## Work request
Whenever the word "isCram" appears in a line of the listing, copy that line.
++++++++++
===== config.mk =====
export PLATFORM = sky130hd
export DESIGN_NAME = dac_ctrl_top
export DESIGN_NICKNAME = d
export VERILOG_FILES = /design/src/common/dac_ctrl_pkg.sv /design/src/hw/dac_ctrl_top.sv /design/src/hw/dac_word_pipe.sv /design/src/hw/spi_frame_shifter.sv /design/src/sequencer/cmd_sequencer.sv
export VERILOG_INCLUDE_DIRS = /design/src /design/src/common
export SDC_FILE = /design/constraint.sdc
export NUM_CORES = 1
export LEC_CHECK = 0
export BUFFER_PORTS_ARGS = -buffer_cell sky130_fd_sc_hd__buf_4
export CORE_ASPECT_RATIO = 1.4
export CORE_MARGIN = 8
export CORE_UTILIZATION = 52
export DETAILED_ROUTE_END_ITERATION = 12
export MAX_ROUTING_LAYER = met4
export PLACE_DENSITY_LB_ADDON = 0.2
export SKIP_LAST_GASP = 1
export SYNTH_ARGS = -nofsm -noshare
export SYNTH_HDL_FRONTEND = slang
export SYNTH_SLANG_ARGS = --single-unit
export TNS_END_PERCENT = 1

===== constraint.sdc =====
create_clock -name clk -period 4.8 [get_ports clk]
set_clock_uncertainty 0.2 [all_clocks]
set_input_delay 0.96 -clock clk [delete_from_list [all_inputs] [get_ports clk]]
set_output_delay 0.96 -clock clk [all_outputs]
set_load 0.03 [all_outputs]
++++++++++
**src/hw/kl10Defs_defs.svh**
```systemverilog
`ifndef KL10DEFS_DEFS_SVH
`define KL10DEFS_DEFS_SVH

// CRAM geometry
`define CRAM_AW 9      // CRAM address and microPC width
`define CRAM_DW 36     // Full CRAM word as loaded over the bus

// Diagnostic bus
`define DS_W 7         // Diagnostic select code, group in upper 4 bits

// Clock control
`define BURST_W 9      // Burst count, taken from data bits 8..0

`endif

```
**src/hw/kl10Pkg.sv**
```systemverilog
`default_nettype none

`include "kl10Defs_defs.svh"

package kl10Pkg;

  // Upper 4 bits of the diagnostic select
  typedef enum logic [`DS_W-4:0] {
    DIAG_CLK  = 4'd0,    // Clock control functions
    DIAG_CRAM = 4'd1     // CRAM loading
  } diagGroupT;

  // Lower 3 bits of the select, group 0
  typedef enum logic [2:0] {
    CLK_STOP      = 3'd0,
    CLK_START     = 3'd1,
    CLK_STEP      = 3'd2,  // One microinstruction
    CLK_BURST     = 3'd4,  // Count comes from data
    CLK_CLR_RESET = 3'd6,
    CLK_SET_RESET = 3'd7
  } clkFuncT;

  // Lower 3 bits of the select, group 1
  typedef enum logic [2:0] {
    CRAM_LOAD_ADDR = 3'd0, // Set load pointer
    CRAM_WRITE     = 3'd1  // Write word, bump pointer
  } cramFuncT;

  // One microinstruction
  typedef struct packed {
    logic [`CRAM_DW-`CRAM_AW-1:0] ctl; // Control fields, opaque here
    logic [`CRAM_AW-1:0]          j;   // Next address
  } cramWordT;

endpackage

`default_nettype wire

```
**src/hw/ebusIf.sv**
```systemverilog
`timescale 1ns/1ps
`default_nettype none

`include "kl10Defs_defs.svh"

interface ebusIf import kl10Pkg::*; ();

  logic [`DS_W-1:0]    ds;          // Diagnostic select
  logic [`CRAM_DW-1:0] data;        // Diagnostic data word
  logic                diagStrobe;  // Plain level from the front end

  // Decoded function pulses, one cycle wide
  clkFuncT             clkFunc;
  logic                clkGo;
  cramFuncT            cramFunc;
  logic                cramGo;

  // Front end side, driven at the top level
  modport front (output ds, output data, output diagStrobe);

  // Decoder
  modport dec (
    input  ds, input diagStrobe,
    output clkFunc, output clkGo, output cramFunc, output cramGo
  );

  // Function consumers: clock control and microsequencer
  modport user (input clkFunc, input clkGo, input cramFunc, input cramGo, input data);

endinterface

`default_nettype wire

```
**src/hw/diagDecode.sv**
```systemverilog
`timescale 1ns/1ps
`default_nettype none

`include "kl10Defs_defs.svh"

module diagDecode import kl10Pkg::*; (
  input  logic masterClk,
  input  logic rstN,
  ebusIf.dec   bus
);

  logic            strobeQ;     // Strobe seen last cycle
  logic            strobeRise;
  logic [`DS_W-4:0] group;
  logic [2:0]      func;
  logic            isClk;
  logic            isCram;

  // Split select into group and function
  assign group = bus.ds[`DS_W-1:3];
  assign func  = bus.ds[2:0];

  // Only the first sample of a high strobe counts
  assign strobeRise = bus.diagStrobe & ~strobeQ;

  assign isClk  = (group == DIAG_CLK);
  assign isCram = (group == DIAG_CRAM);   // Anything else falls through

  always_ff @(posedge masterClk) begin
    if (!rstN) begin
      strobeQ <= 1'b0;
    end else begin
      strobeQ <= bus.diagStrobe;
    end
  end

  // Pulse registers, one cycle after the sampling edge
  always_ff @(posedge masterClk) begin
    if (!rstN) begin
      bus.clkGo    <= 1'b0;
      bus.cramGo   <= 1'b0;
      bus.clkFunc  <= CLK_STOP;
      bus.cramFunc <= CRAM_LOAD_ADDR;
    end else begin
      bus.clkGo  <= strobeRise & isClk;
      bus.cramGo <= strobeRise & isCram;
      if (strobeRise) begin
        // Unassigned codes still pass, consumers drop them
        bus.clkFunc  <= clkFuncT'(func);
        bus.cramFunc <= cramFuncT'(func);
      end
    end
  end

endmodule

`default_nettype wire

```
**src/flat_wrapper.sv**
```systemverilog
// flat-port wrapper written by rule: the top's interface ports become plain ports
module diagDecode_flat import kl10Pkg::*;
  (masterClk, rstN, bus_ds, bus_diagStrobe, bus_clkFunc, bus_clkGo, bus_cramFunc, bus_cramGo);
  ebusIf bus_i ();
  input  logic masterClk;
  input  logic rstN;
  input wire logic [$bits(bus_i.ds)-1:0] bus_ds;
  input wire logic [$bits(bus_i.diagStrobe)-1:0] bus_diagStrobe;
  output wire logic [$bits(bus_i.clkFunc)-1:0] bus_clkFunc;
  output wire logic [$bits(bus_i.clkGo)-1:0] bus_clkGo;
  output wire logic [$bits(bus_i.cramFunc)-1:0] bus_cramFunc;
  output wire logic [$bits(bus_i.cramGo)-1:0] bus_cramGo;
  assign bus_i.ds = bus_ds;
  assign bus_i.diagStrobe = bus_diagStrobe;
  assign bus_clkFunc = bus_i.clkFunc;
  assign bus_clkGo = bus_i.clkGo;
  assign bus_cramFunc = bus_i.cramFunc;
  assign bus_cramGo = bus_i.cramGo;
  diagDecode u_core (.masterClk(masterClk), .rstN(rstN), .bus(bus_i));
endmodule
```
++++++++++
## Result for this task
  logic            isCram;
  assign isCram = (group == DIAG_CRAM);   // Anything else falls through
      bus.cramGo <= strobeRise & isCram;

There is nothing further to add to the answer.